Which lines run from the line containing "RWAIT: begin" through the end of the records below? Reproduce them exactly, and nothing else.

* **Records provided**
■ ■ ■
<file path="src/rtl/mem_arb_pkg.sv">
// Shared encodings for the two-master memory port arbiter.
// Latency: n/a (types and constants only).
// Backpressure: n/a.
package mem_arb_pkg;

  // Sequencer states of the memory port
  typedef enum logic [1:0] {
    IDLE   = 2'd0,
    ACCESS = 2'd1,
    RWAIT  = 2'd2,
    RDONE  = 2'd3
  } arb_state_t;

  // Master indices
  localparam logic M_CORE = 1'b0;
  localparam logic M_DMA  = 1'b1;

  // Read latency counter width; covers RD_LAT up to 3
  localparam int LAT_W = 2;

  // One-hot strobe vector {m1, m0} for a master index
  function automatic logic [1:0] master_onehot(input logic idx);
    master_onehot = (idx == M_DMA) ? 2'b10 : 2'b01;
  endfunction

endpackage

</file>
<file path="src/rtl/arb_rr2.sv">
// Two-way request picker: round-robin on last winner, or fixed priority to master 0 with ARB_FIXED_PRIO_EN.
// Latency: purely combinational.
// Backpressure: none; the caller only consults it while able to issue.
module arb_rr2 (
  input  logic req0,
  input  logic req1,
  input  logic last,
  output logic valid,
  output logic winner
);
  import mem_arb_pkg::*;

`ifdef ARB_FIXED_PRIO_EN
  // last is irrelevant when master 0 always wins ties
  logic unused_last;
  assign unused_last = last;

  // Master 0 wins whenever it asks
  always_comb begin
    valid  = req0 | req1;
    winner = req0 ? M_CORE : M_DMA;
  end
`else
  // Lone requester wins; on a tie the master that did not win last time goes
  always_comb begin
    valid  = req0 | req1;
    winner = M_CORE;
    if (req0 && req1) begin
      winner = ~last;
    end else if (req1) begin
      winner = M_DMA;
    end
  end
`endif

endmodule

</file>
<file path="src/rtl/mem_bus_arbiter.sv">
// Shares one synchronous memory port between the core (master 0) and DMA (master 1); ARB_FIXED_PRIO_EN selects fixed priority.
// Latency: req->gnt 1 cycle from idle; gnt->rvalid RD_LAT+1 cycles; write 2 cycles, read RD_LAT+3 cycles.
// Backpressure: masters hold req until their gnt pulse; requests outside IDLE are ignored, not queued.
module mem_bus_arbiter
  import mem_arb_pkg::*;
#(
  parameter int AW     = 16,
  parameter int DW     = 16,
  parameter int RD_LAT = 1
) (
  input  logic          Clock,
  input  logic          Resetn,
  input  logic          req0,
  input  logic          w0,
  input  logic [AW-1:0] addr0,
  input  logic [DW-1:0] wdata0,
  output logic          gnt0,
  output logic          rvalid0,
  input  logic          req1,
  input  logic          w1,
  input  logic [AW-1:0] addr1,
  input  logic [DW-1:0] wdata1,
  output logic          gnt1,
  output logic          rvalid1,
  output logic [DW-1:0] rdata,
  output logic [AW-1:0] mem_addr,
  output logic [DW-1:0] mem_dout,
  output logic          mem_w,
  input  logic [DW-1:0] mem_din
);

  localparam logic [LAT_W-1:0] RD_LAT_C = LAT_W'(RD_LAT);

  arb_state_t       state;
  logic [LAT_W-1:0] lat_cnt;
  logic             last;
  logic             cur;

  logic             arb_vld;
  logic             arb_win;
  logic [AW-1:0]    sel_addr;
  logic [DW-1:0]    sel_wdata;
  logic             sel_w;
  logic [1:0]       win_oh;

  arb_rr2 u_pick (
    .req0   (req0),
    .req1   (req1),
    .last   (last),
    .valid  (arb_vld),
    .winner (arb_win)
  );

  // Steer the winning master's access fields toward the memory registers
  always_comb begin
    sel_addr  = (arb_win == M_DMA) ? addr1  : addr0;
    sel_wdata = (arb_win == M_DMA) ? wdata1 : wdata0;
    sel_w     = (arb_win == M_DMA) ? w1     : w0;
    win_oh    = master_onehot(arb_win);
  end

  // Access sequencer: registered memory port, grant and read-return strobes
  always_ff @(posedge Clock) begin
    if (!Resetn) begin
      state    <= IDLE;
      lat_cnt  <= '0;
      last     <= 1'b1;
      cur      <= M_CORE;
      gnt0     <= 1'b0;
      gnt1     <= 1'b0;
      rvalid0  <= 1'b0;
      rvalid1  <= 1'b0;
      rdata    <= '0;
      mem_addr <= '0;
      mem_dout <= '0;
      mem_w    <= 1'b0;
    end else begin
      gnt0    <= 1'b0;
      gnt1    <= 1'b0;
      rvalid0 <= 1'b0;
      rvalid1 <= 1'b0;
      case (state)
        IDLE: begin
          if (arb_vld) begin
            // Access fields are captured here only; later changes are ignored
            mem_addr <= sel_addr;
            mem_dout <= sel_wdata;
            mem_w    <= sel_w;
            gnt0     <= win_oh[0];
            gnt1     <= win_oh[1];
            last     <= arb_win;
            cur      <= arb_win;
            state    <= ACCESS;
          end
        end
        ACCESS: begin
          // A write strobe lasts exactly this one cycle
          mem_w <= 1'b0;
          if (mem_w) begin
            state <= IDLE;
          end else begin
            lat_cnt <= LAT_W'(1);
            state   <= RWAIT;
          end
        end
        RWAIT: begin
          // mem_addr stays put until the memory has produced the word
          if (lat_cnt == RD_LAT_C) begin
            rdata   <= mem_din;
            rvalid0 <= (cur == M_CORE);
            rvalid1 <= (cur == M_DMA);
            state   <= RDONE;
          end else begin
            lat_cnt <= lat_cnt + LAT_W'(1);
          end
        end
        RDONE: begin
          state <= IDLE;
        end
        default: begin
          state <= IDLE;
        end
      endcase
    end
  end

endmodule

</file>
■ ■ ■
* **Worked solution**
        RWAIT: begin
          // mem_addr stays put until the memory has produced the word
          if (lat_cnt == RD_LAT_C) begin
            rdata   <= mem_din;
            rvalid0 <= (cur == M_CORE);
            rvalid1 <= (cur == M_DMA);
            state   <= RDONE;
          end else begin
            lat_cnt <= lat_cnt + LAT_W'(1);
          end
        end
        RDONE: begin
          state <= IDLE;
        end
        default: begin
          state <= IDLE;
        end
      endcase
    end
  end

endmodule

</file>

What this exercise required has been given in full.